Sometimes when you ask the government for mercy, you actually get it.
In the first three weeks of January, we’ve had two seemingly hopeless cases turn into wonderful successes.
The first case involved a mother from Africa. She has a very young son who was born in the United States. However, he has a medical condition that requires a blood transfusion every six months.
The mother had been coming to the U.S. on a tourist visa, but the trips back and forth were getting expensive and were exhausting. Without family ties (her son has to be 21 to petition for her), or an employment offer, she has no way to permanently immigrate.
Thankfully, deferred action exists for situations such as this.
Deferred action simply means that, although you do not have permanent status, you are protected from deportation. It also means that you can apply for a work card – which in Georgia, also means you can apply for a driver’s license.
It’s an entirely discretionary action, meaning that you are completely at the mercy of the adjudicator.
We approached the local USCIS office, detailing and documenting the family’s situation, and last week USCIS granted our request.
This mother now has three years in the United States where she can focus on her son, not on her status. She will also have the ability to be independent – working, driving and simply living her life. In three years, should the situation remain the same, we can ask for the deferred action to be renewed.
The second case involves a mother and her teenage son from Central America. They were caught coming to the U.S. without a visa in late 2013.
The mother had been here before and has three U.S. citizen children. The son was 18 and had been a target for some gang violence back at home. They knew the best chance for him to be safe was in the United States.
They were caught at the border, though, and were put in deportation proceedings. They came to me for help, but there seemed to be no way to fight to keep them here in the United States.
They had not been in the United States long enough to take advantage of the President’s Executive Action – no DACA or DAPA. Any claim to Asylum was very weak. The mother’s children are too young to petition for her. The son, by this time, had a girlfriend and they were expecting a child. He’ll have a U.S. citizen child soon, but that doesn’t help his immigration case. He and his girlfriend got married, and while she has DACA, she’s not a U.S. citizen or permanent resident, so she cannot file for him to stay, either. It seemed we were at a dead end.
Then I thought about President Obama.
When he made his Executive Action announcement, he repeatedly used the phrase “deport felons, not families.” Holding the government to this pledge, I approached them to ask for their discretion to not deport this mother and her son – they have no criminal record and they do have family in the U.S. with legal immigration status. They are family, not felons.
I went to ICE because they had started the deportation process against the mother and son. I explained the family’s situation and that there was no way that they would qualify for permanent immigration relief. I asked them to exercise prosecutorial discretion and to no longer seek deportation against my clients.
ICE responded early in the new year and agreed to my request!
They administratively closed the deportation case – meaning that my clients do not have to go through a court system that would have forced them to leave.

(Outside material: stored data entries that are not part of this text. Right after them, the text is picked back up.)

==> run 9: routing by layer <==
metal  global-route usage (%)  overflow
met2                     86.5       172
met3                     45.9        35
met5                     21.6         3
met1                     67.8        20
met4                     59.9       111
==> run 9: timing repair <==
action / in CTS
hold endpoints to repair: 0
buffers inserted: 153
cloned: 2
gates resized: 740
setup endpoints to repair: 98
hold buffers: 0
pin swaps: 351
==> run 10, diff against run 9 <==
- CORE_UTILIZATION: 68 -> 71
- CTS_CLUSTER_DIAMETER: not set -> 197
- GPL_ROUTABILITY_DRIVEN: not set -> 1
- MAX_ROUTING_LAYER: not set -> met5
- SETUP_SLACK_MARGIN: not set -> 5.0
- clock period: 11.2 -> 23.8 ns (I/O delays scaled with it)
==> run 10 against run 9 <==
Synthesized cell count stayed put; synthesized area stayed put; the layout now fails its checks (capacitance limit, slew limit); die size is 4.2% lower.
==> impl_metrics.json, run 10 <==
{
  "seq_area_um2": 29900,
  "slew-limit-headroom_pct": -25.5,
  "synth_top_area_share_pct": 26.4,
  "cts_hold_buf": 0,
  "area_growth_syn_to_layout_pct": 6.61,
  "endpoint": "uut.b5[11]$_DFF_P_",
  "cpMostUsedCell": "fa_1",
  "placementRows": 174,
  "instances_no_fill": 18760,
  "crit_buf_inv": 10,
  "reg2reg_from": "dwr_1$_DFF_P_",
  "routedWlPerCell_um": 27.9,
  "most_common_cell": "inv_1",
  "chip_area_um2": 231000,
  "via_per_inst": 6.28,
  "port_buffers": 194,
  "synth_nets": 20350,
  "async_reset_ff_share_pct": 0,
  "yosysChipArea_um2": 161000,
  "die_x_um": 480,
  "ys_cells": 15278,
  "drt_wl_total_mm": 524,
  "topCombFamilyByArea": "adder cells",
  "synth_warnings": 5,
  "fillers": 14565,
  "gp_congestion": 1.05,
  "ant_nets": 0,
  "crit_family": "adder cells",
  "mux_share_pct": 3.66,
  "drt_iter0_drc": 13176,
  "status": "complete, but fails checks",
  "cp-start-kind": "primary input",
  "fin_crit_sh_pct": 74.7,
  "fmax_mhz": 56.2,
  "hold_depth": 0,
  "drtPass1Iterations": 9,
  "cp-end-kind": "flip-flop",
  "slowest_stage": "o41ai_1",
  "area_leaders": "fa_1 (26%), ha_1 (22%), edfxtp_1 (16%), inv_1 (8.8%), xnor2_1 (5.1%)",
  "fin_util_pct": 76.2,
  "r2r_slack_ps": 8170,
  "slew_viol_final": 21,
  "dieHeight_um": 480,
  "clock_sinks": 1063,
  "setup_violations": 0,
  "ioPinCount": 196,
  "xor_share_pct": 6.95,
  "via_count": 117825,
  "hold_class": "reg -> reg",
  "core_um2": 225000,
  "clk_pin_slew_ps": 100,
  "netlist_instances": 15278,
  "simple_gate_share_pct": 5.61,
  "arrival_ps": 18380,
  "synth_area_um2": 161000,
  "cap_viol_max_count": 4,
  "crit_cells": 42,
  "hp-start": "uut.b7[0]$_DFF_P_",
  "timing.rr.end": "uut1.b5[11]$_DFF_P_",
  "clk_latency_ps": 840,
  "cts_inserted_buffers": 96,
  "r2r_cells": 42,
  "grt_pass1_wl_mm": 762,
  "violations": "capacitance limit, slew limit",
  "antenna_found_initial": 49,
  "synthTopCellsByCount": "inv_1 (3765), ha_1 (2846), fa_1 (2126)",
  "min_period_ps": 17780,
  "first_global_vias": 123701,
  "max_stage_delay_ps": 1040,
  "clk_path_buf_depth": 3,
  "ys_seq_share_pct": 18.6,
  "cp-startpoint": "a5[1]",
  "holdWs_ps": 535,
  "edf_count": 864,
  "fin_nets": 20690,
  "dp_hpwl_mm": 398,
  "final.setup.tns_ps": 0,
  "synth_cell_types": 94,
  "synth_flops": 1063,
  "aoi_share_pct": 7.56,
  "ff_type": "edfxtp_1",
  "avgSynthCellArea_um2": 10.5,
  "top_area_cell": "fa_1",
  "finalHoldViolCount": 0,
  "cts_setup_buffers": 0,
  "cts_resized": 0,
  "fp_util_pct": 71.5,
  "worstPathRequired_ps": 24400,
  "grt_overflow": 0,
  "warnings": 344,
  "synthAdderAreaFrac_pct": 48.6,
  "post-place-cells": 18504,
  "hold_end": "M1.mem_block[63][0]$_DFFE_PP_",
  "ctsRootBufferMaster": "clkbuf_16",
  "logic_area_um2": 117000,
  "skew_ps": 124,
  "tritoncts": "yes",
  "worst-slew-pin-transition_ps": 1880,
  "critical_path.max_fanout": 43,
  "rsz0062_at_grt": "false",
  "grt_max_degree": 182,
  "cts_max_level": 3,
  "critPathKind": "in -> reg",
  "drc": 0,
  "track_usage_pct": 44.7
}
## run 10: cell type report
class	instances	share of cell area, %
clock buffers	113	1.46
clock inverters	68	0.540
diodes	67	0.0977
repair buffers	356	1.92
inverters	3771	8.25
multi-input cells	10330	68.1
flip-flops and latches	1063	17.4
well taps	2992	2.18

My clients still have no legal status in the United States, they do not get a work card, they do not get the ability to travel back and forth, but they are able to stay here without the threat of imminent deportation.
Should either of them get into trouble in the future, though, they absolutely could go back to see the Immigration Judge.
They have been given a second chance, though, and I have faith that they will be law-abiding, respectful and diligent residents of this country.
Certainly, the government, be it USCIS or ICE, does not always agree to exercise their discretion to help immigrants who find themselves in seemingly impossible situations. But when they do, families get to stay together.
These two families had everything to gain and nothing to lose by asking the government for discretion.
When discretion was granted, hope and elation replaced the stress and anxiety that had been consuming their lives. I know they do not have easy lives ahead of them, but I know they will be not nearly as difficult because of what we were able to accomplish with the government.